■ **What to produce**: Your output should be the lines from the one with "fill | 521 | 3410" through the end of the entries below, set down word for word and nothing else.

Stored items:
**config.mk**
```make
export PLATFORM = sky130hd
export DESIGN_NAME = rx_fifo
export DESIGN_NICKNAME = rx_fifo
export VERILOG_FILES = /design/flow/design.v
export SDC_FILE = /design/flow/constraint.sdc
export NUM_CORES = 4
export LEC_CHECK = 1
export CORE_UTILIZATION = 30
```
**constraint.sdc**
```tcl
current_design rx_fifo

set clk_period 3.5
set clk_io_pct 0.2

create_clock -name clk0 -period $clk_period [get_ports {PCLK}]

set non_clock_inputs [all_inputs -no_clocks]
set_input_delay [expr $clk_period * $clk_io_pct] -clock clk0 $non_clock_inputs
set_output_delay [expr $clk_period * $clk_io_pct] -clock clk0 [all_outputs]
```
**design.v**
```verilog
`timescale 1 ns / 10 ps
module rx_fifo
       (
         input PCLK,
         input CLEAR_B, PSEL, PWRITE,
         input [ 7: 0 ] RxData,
         input NextWord,
         output [ 7: 0 ] PRDATA,
         output SSPRXINTR
       );
reg [ 7: 0 ] memory [ 3: 0 ];
integer i;
reg [ 1: 0 ] FIFO_head, FIFO_tail;
reg FIFO_full;
assign SSPRXINTR = FIFO_full;
wire FIFO_almost_full = ( FIFO_head == FIFO_tail + 2'b1 );
wire FIFO_almost_empty = ( FIFO_head + 2'b1 == FIFO_tail );
wire P_reading = PSEL && ~PWRITE;
assign PRDATA = memory[ FIFO_head ];
always @( posedge PCLK ) begin
  if ( ~CLEAR_B )
  begin
    FIFO_head <= 2'b0;
    FIFO_tail <= 2'b0;
    FIFO_full <= 1'b0;
    for ( i = 0; i < 4; i = i + 1 )
    begin
      memory[ i ] <= 8'b0;
    end
  end else
  begin
    if ( P_reading && NextWord )
    begin
      FIFO_head <= FIFO_head + 2'b1;
      FIFO_tail <= FIFO_tail + 2'b1;
      FIFO_full <= FIFO_full;
      memory[ FIFO_tail ] <= RxData;
    end else if ( P_reading )
    begin
      FIFO_head <= FIFO_head + 2'b1;
      FIFO_tail <= FIFO_tail;
      FIFO_full <= 1'b0;
    end else if ( NextWord )
    begin
      if ( FIFO_full )
      begin
        FIFO_head <= FIFO_head;
        FIFO_tail <= FIFO_tail;
        FIFO_full <= FIFO_full;
      end else
      begin
        FIFO_head <= FIFO_head;
        FIFO_tail <= FIFO_tail + 2'b1;
        FIFO_full <= FIFO_almost_full;
        memory[ FIFO_tail ] <= RxData;
      end
    end else
    begin
      FIFO_head <= FIFO_head;
      FIFO_tail <= FIFO_tail;
      FIFO_full <= FIFO_full;
    end
  end
end
endmodule
```
**run.sh**
```bash
#!/bin/bash
# OpenROAD 26Q1-2900-gdf79404cd8, Yosys 0.63+post, stock flow scripts
make -C /OpenROAD-flow-scripts/flow DESIGN_CONFIG=/design/flow/config.mk WORK_HOME=/design/flow/orfs finish
```
==> results.json <==
{
  "place_area_um2": 2060,
  "grt_pass1_vias": 1038,
  "insertedDiodeCount": 0,
  "portBuffers": 21,
  "crit_path_start_kind": "flop",
  "yosysTopAreaCell": "edfxtp_1",
  "stdcell_area_um2": 2160,
  "finalHoldViolCount": 0,
  "ctsHoldBuffers": 0,
  "syn_avg_cell_area_um2": 15.1,
  "die_h_um": 78.4,
  "mux_share": 0.109,
  "dominantRegCellSynth": "edfxtp_1",
  "most_common_cell": "edfxtp_1",
  "postRouteAntennaNets": 0,
  "wl_per_cell_um": 14.8,
  "routed_wl_um": 3190,
  "fin_crit_ns": 2.69,
  "hpwl_um": 2160,
  "critPathKind": "flop to primary output",
  "drive_gt1_frac": 0.215,
  "grt_max_degree": 12,
  "antenna_found_initial": 0,
  "grt_pass1_wl_um": 5240,
  "critPathCaptureType": "primary output",
  "ys_seq_frac": 0.629,
  "skew_ns": 0.00686,
  "pre_cts_slack_ns": 0.884,
  "rsz0062_at_grt": "false",
  "rrSetupSlack_ns": 1.95,
  "max_cap_viol_count": 0,
  "required_ns": 2.80,
  "fp_util": 0.314,
  "fin_tns_setup_ns": 0,
  "critical_path.slowest_cell": "dfxtp_1",
  "cts.sinks": 39,
  "status": "completed",
  "edf_count": 32,
  "xor_area_frac": 0.0200,
  "clk_pin_slew_ns": 0.06,
  "synthArstFlopShare": 0,
  "drt-met1-wl_um": 1410,
  "fin_util": 0.388,
  "synthTopCellsByCount": "edfxtp_1 (32), and2_1 (24), and2_2 (8), mux4_2 (8), dfxtp_1 (7)",
  "dp.cells": 209,
  "syn-cell-area_um2": 1750,
  "synthAdderAreaFrac": 0,
  "setup_violations": 0,
  "min_path_type": "flop to flop",
  "ctsResizeCount": 0,
  "drc": 0,
  "maxSlewHeadroom": 0.593,
  "endpoint": "PRDATA[2]",
  "rr_endpoint": "memory[2][7]",
  "top_cells_by_area": "edfxtp_1 (55%), mux4_2 (10%), and2_1 (8.6%)",
  "reg2reg_from": "FIFO_full",
  "synth.cellmix.compoundShare": 0.0386,
  "route.met2.wl_um": 1440,
  "top_logic_kind": "simple AND/OR/NAND/NOR gates",
  "worst_pin_slew_ns": 0.609,
  "ir_drop_v": 0.000171,
  "io_pins": 22,
  "p_per_area_nw_per_um2": 480,
  "overflow": 0,
  "synth_top_area_share": 0.549,
  "timing.hold.ws_ns": 0.552,
  "gp_congestion": 0.878,
  "htreeDepth": 2,
  "simple_gate_area_frac": 0.181,
  "fp.dieArea_um2": 6140,
  "synth_flops": 39,
  "leakage_nw": 0.787,
  "coreArea_um2": 5570,
  "gr-usage-all-layers": 0.120,
  "max_freq_mhz": 371,
  "cp_max_fo": 8,
  "instances_no_fill": 216,
  "r2r_cells": 3,
  "met3_length_um": 268,
  "cts_tree": "yes",
  "drt_iter0_markers": 60,
  "cts_root_buf": "clkbuf_8",
  "postCtsSetupRepairBufs": 0,
  "die_x_um": 78.4,
  "cp_slowest_stage_delay_ns": 0.71,
  "cts_buffer_depth": 2,
  "ys_cells": 116,
  "drt_pass1_iterations": 4,
  "worst_slack_ns": 0.806,
  "period_used_share": 0.770,
  "ys_warn_count": 1,
  "cts_made_buffers": 5,
  "synth_cells": 116,
  "rows": 27,
  "path_cells": "mux4_2, clkdlybuf4s50_1",
  "finalMaxSlewViolations": 0,
  "yosys_area_um2": 1750,
  "clock_latency_ns": 0.29,
  "vias": 978,
  "syn2layout_area_growth_pct": 23.5,
  "power_mw": 1.04,
  "log.warning_count": 25,
  "via_per_inst": 4.53,
  "ys_types": 26,
  "top_layer_used": "met4",
  "arrival_ns": 1.99
}
## critical path, delay by kind of cell, from the launching register on
family / cells / cell delay [ns]
muxes: 1 / 0.58
DFF: 1 / 0.71
buffers and inverters: 1 / 0.42
## routing by layer
metal | global-route usage | up-vias
li1 | - | 470
met1 | 0.176 | 463
met2 | 0.176 | 38
met3 | 0.0519 | 7
met4 | 0.0204 | 0
met5 | 0 | -
## cells by family after synthesis
family | after synthesis
compound gates | 9
xor+xnor | 4
buf+inv | 9
flops | 39
mux | 9
simple gates | 46
## cells in the final DEF (no fill, tap or decap), types with 2 or more instances in the layout
cell type        netlist  routed
a21oi_1                2       2
and2_1                24      24
and2_2                 8       8
buf_4                  1       4
clkbuf_8               0       5
clkdlybuf4s50_1        0      21
dfxtp_1                7       7
edfxtp_1              32      32
inv_1                  4       4
mux4_2                 8       8
nand2b_1               2       2
nor2_1                 6       6
o21ai_0                3       3
o31ai_1                2       2
xnor2_1                3       3
## how the worst min path moves through the flow
| stage | start | to | cells after the start |
|---|---|---|---|
| after global routing | FIFO_full | FIFO_full | 2 |
| after CTS | FIFO_full | FIFO_full | 2 |
| final | FIFO_full | FIFO_full | 2 |
## state kept, by name (all words and copies together) (netlist names), named ones only
register,cells
FIFO_full,1
FIFO_head,2
FIFO_tail,2
memory,32
## power breakdown
part	internal (mW)	switching (mW)
clock network	0.209	0.144
registers	0.539	0.0228
logic	0.0786	0.0448
## area by class of cell
cell class | count | area (µm²)
clock buffer | 6 | 72.6
clock inverter | 1 | 30.0
fill | 521 | 3410
inverter | 5 | 18.8
multi-input combinational | 68 | 609
sequential | 39 | 1100
tap | 72 | 90.1
timing repair buffer | 25 | 240
Power and IR drop assume default switching activity.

■ **Problem solution**:
fill | 521 | 3410
inverter | 5 | 18.8
multi-input combinational | 68 | 609
sequential | 39 | 1100
tap | 72 | 90.1
timing repair buffer | 25 | 240
Power and IR drop assume default switching activity.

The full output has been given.